Peter Morgan
- Born: Peter John Morgan 1 January 1959 Broad Haven, Wales
- Died: 27 July 2024 (aged 65) Little Haven, Wales
- Height: 5 ft 10 in (178 cm)
- Weight: 12 st 6 lb (174 lb; 79 kg)
- School: Sir Thomas Picton School
- Occupation: coal merchant

Rugby union career
- Position: Centre

Amateur team(s)
- Years: Team / Apps / (Points)
- Haverfordwest RFC
- –: Llanelli RFC
- –: Sydney Welsh
- –: Pembrokeshire

International career
- Years: Team / Apps / (Points)
- 1980–1981: Wales / 4 / (0)
- 1980: British Lions / 0 / (0)

= Peter Morgan (rugby union) =

British Lions & Wales international rugby union player (1959–2024)

Peter John Morgan (1 January 1959 – 27 July 2024) was a Welsh international rugby union player. He played on the wing. In 1980, he toured South Africa with the British Lions and at the time played club rugby for Llanelli RFC.

==Playing career==
Morgan played rugby from a young age including selection for the Welsh Youth team. After a spell playing with Haverfordwest RFC he switched to first class team Llanelli. In 1979 Morgan was a member of the Llanelli sevens team which won the Snelling Sevens and he was awarded the Everson Award as the player of the tournament. It was as a Llanelli player he was first selected for the Wales national team in the encounter with Scotland during the 1980 Five Nations Championship. In the same year he was chosen to represent the British Lions on their 1980 tour of South Africa.
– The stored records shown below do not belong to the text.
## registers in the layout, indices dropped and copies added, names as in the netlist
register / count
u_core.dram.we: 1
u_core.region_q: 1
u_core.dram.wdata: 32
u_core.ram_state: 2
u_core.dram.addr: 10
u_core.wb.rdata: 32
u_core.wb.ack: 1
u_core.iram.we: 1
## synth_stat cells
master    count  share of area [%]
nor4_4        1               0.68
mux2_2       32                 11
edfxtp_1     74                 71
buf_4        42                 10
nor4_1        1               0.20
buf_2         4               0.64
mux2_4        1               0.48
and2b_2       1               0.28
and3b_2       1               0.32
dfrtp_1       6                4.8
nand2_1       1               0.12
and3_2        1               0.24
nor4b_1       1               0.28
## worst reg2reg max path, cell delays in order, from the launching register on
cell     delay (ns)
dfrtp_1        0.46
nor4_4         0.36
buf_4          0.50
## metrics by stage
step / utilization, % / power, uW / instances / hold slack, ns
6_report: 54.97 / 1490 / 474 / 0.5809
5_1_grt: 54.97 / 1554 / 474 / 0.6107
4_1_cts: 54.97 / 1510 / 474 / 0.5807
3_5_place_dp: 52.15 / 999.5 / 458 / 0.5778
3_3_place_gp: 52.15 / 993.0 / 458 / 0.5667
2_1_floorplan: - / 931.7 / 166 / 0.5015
### src/common/soc_pkg.sv
`default_nettype none

package soc_pkg;

    // Address and data widths
    localparam int RAM_ADDR_W = 10;               // Word address inside one RAM
    localparam int WB_ADDR_W  = RAM_ADDR_W + 1;   // One region bit on top
    localparam int DATA_W     = 32;               // Bus and RAM word width
    localparam int RAM_WORDS  = 1 << RAM_ADDR_W;  // Depth of each RAM

    // Region codes held in the top Wishbone address bit
    localparam logic IRAM = 1'b0;                 // Instruction RAM
    localparam logic DRAM = 1'b1;                 // Data RAM

    typedef logic [WB_ADDR_W-1:0]  wb_addr_t;     // Wishbone word address
    typedef logic [RAM_ADDR_W-1:0] ram_addr_t;    // Address within one RAM
    typedef logic [DATA_W-1:0]     data_t;        // One data word

    // Bridge RAM sequence
    typedef enum logic [1:0] {
        RAM_IDLE,                                 // No access in flight
        RAM_REQ,                                  // Address and write enable at the RAM
        RAM_RESP                                  // Read data valid at the RAM output
    } ram_state_e;

    // Bridge Wishbone sequence
    typedef enum logic {
        WB_IDLE,                                  // Waiting for a RAM response
        WB_RESP                                   // Ack high for one cycle
    } wb_state_e;

    // Arbiter ownership
    typedef enum logic {
        ARB_IDLE,                                 // Bus free until the next grant
        ARB_BUSY                                  // Bus locked to the owner
    } arb_state_e;

endpackage

`default_nettype wire

### src/common/wb_if.sv
`default_nettype none

interface wb_if
    import soc_pkg::*;
();

    logic     cyc;    // Bus cycle in progress
    logic     stb;    // Transfer request
    logic     we;     // High for write, low for read
    wb_addr_t addr;   // Word address with region bit
    data_t    wdata;  // Write data
    data_t    rdata;  // Read data valid with ack
    logic     ack;    // One-cycle completion pulse

    modport master (
        output cyc,
        output stb,
        output we,
        output addr,
        output wdata,
        input  rdata,
        input  ack
    );

    modport slave (
        input  cyc,
        input  stb,
        input  we,
        input  addr,
        input  wdata,
        output rdata,
        output ack
    );

endinterface

`default_nettype wire

### src/hw/wb_arbiter.sv
`default_nettype none

module wb_arbiter
    import soc_pkg::*;
(
    input  wire   ram_clk_i,   // System clock
    input  wire   rst_ni,      // Async active-low reset
    wb_if.slave   m0_bus,      // Instruction-fetch master
    wb_if.slave   m1_bus,      // Load/store master
    wb_if.master  sys_bus      // Shared bus towards the bridge
);

    arb_state_e arb_state;
    arb_state_e arb_next_state;
    logic       owner_q;       // Current owner where 1 means m1
    logic       last_q;        // Master served most recently
    logic       any_req;       // At least one master has cyc high
    logic       grant_m1;      // Winner of a grant taken this cycle
    logic       owner_cyc;     // Owner still holds its cycle
    logic       m0_sel;        // m0 routed to the shared bus
    logic       m1_sel;        // m1 routed to the shared bus

    assign any_req   = m0_bus.cyc | m1_bus.cyc;
    // On a tie the master not served last wins
    assign grant_m1  = m1_bus.cyc & (~m0_bus.cyc | ~last_q);
    assign owner_cyc = owner_q ? m1_bus.cyc : m0_bus.cyc;

    assign m0_sel = (arb_state == ARB_BUSY) & ~owner_q;
    assign m1_sel = (arb_state == ARB_BUSY) & owner_q;

    always_comb begin : arb_next
        arb_next_state = arb_state;
        case (arb_state)
            ARB_IDLE: begin
                if (any_req)
                    arb_next_state = ARB_BUSY;
            end
            ARB_BUSY: begin
                if (!owner_cyc)                   // Owner ended its cycle
                    arb_next_state = ARB_IDLE;
            end
            default: arb_next_state = ARB_IDLE;
        endcase
    end : arb_next

    always_ff @(posedge ram_clk_i or negedge rst_ni) begin : arb_seq
        if (!rst_ni) begin
            arb_state <= ARB_IDLE;
            owner_q   <= 1'b0;
            last_q    <= 1'b1;                    // m0 wins the first tie
        end else begin
            arb_state <= arb_next_state;
            if (arb_state == ARB_IDLE && any_req)
                owner_q <= grant_m1;              // Lock the grant
            if (arb_state == ARB_BUSY && !owner_cyc)
                last_q  <= owner_q;               // Remember who was served
        end
    end : arb_seq

    // Request path qualified by the grant
    assign sys_bus.cyc   = (m0_sel & m0_bus.cyc) | (m1_sel & m1_bus.cyc);
    assign sys_bus.stb   = (m0_sel & m0_bus.stb) | (m1_sel & m1_bus.stb);
    assign sys_bus.we    = (m0_sel & m0_bus.we)  | (m1_sel & m1_bus.we);
    assign sys_bus.addr  = owner_q ? m1_bus.addr  : m0_bus.addr;
    assign sys_bus.wdata = owner_q ? m1_bus.wdata : m0_bus.wdata;

    // Response path seen only by the owner
    assign m0_bus.ack   = m0_sel & sys_bus.ack;
    assign m1_bus.ack   = m1_sel & sys_bus.ack;
    assign m0_bus.rdata = m0_sel ? sys_bus.rdata : '0;
    assign m1_bus.rdata = m1_sel ? sys_bus.rdata : '0;

endmodule

`default_nettype wire

### src/flat_wrapper.sv
// flat-port wrapper written by rule: the top's interface ports become plain ports
module wb_arbiter_flat import soc_pkg::*;
  (ram_clk_i, rst_ni, m0_bus_cyc, m0_bus_stb, m0_bus_we, m0_bus_addr, m0_bus_wdata, m0_bus_rdata, m0_bus_ack, m1_bus_cyc, m1_bus_stb, m1_bus_we, m1_bus_addr, m1_bus_wdata, m1_bus_rdata, m1_bus_ack, sys_bus_cyc, sys_bus_stb, sys_bus_we, sys_bus_addr, sys_bus_wdata, sys_bus_rdata, sys_bus_ack);
  wb_if m0_bus_i ();
  wb_if m1_bus_i ();
  wb_if sys_bus_i ();
  input  wire ram_clk_i;
  input  wire rst_ni;
  input wire logic [$bits(m0_bus_i.cyc)-1:0] m0_bus_cyc;
  input wire logic [$bits(m0_bus_i.stb)-1:0] m0_bus_stb;
  input wire logic [$bits(m0_bus_i.we)-1:0] m0_bus_we;
  input wire logic [$bits(m0_bus_i.addr)-1:0] m0_bus_addr;
  input wire logic [$bits(m0_bus_i.wdata)-1:0] m0_bus_wdata;
  output wire logic [$bits(m0_bus_i.rdata)-1:0] m0_bus_rdata;
  output wire logic [$bits(m0_bus_i.ack)-1:0] m0_bus_ack;
  input wire logic [$bits(m1_bus_i.cyc)-1:0] m1_bus_cyc;
  input wire logic [$bits(m1_bus_i.stb)-1:0] m1_bus_stb;
  input wire logic [$bits(m1_bus_i.we)-1:0] m1_bus_we;
  input wire logic [$bits(m1_bus_i.addr)-1:0] m1_bus_addr;
  input wire logic [$bits(m1_bus_i.wdata)-1:0] m1_bus_wdata;
  output wire logic [$bits(m1_bus_i.rdata)-1:0] m1_bus_rdata;
  output wire logic [$bits(m1_bus_i.ack)-1:0] m1_bus_ack;
  output wire logic [$bits(sys_bus_i.cyc)-1:0] sys_bus_cyc;
  output wire logic [$bits(sys_bus_i.stb)-1:0] sys_bus_stb;
  output wire logic [$bits(sys_bus_i.we)-1:0] sys_bus_we;
  output wire logic [$bits(sys_bus_i.addr)-1:0] sys_bus_addr;
  output wire logic [$bits(sys_bus_i.wdata)-1:0] sys_bus_wdata;
  input wire logic [$bits(sys_bus_i.rdata)-1:0] sys_bus_rdata;
  input wire logic [$bits(sys_bus_i.ack)-1:0] sys_bus_ack;
  assign m0_bus_i.cyc = m0_bus_cyc;
  assign m0_bus_i.stb = m0_bus_stb;
  assign m0_bus_i.we = m0_bus_we;
  assign m0_bus_i.addr = m0_bus_addr;
  assign m0_bus_i.wdata = m0_bus_wdata;
  assign m0_bus_rdata = m0_bus_i.rdata;
  assign m0_bus_ack = m0_bus_i.ack;
  assign m1_bus_i.cyc = m1_bus_cyc;
  assign m1_bus_i.stb = m1_bus_stb;
  assign m1_bus_i.we = m1_bus_we;
  assign m1_bus_i.addr = m1_bus_addr;
  assign m1_bus_i.wdata = m1_bus_wdata;
  assign m1_bus_rdata = m1_bus_i.rdata;
  assign m1_bus_ack = m1_bus_i.ack;
  assign sys_bus_cyc = sys_bus_i.cyc;
  assign sys_bus_stb = sys_bus_i.stb;
  assign sys_bus_we = sys_bus_i.we;
  assign sys_bus_addr = sys_bus_i.addr;
  assign sys_bus_wdata = sys_bus_i.wdata;
  assign sys_bus_i.rdata = sys_bus_rdata;
  assign sys_bus_i.ack = sys_bus_ack;
  wb_arbiter u_core (.ram_clk_i(ram_clk_i), .rst_ni(rst_ni), .m0_bus(m0_bus_i), .m1_bus(m1_bus_i), .sys_bus(sys_bus_i));
endmodule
Although he was not selected for any of the Test matches, he played in seven regional encounters, scoring a try in a narrow win over Griqualand West.

Morgan played in four matches for Wales, including the 1980 game against the All Blacks at Cardiff.

==Later life and death==
Morgan was elected to the Pembrokeshire County Council in 2008. Later, Morgan became chairman of the Council. He died of a brain tumour in Little Haven, on 27 July 2024, at the age of 65.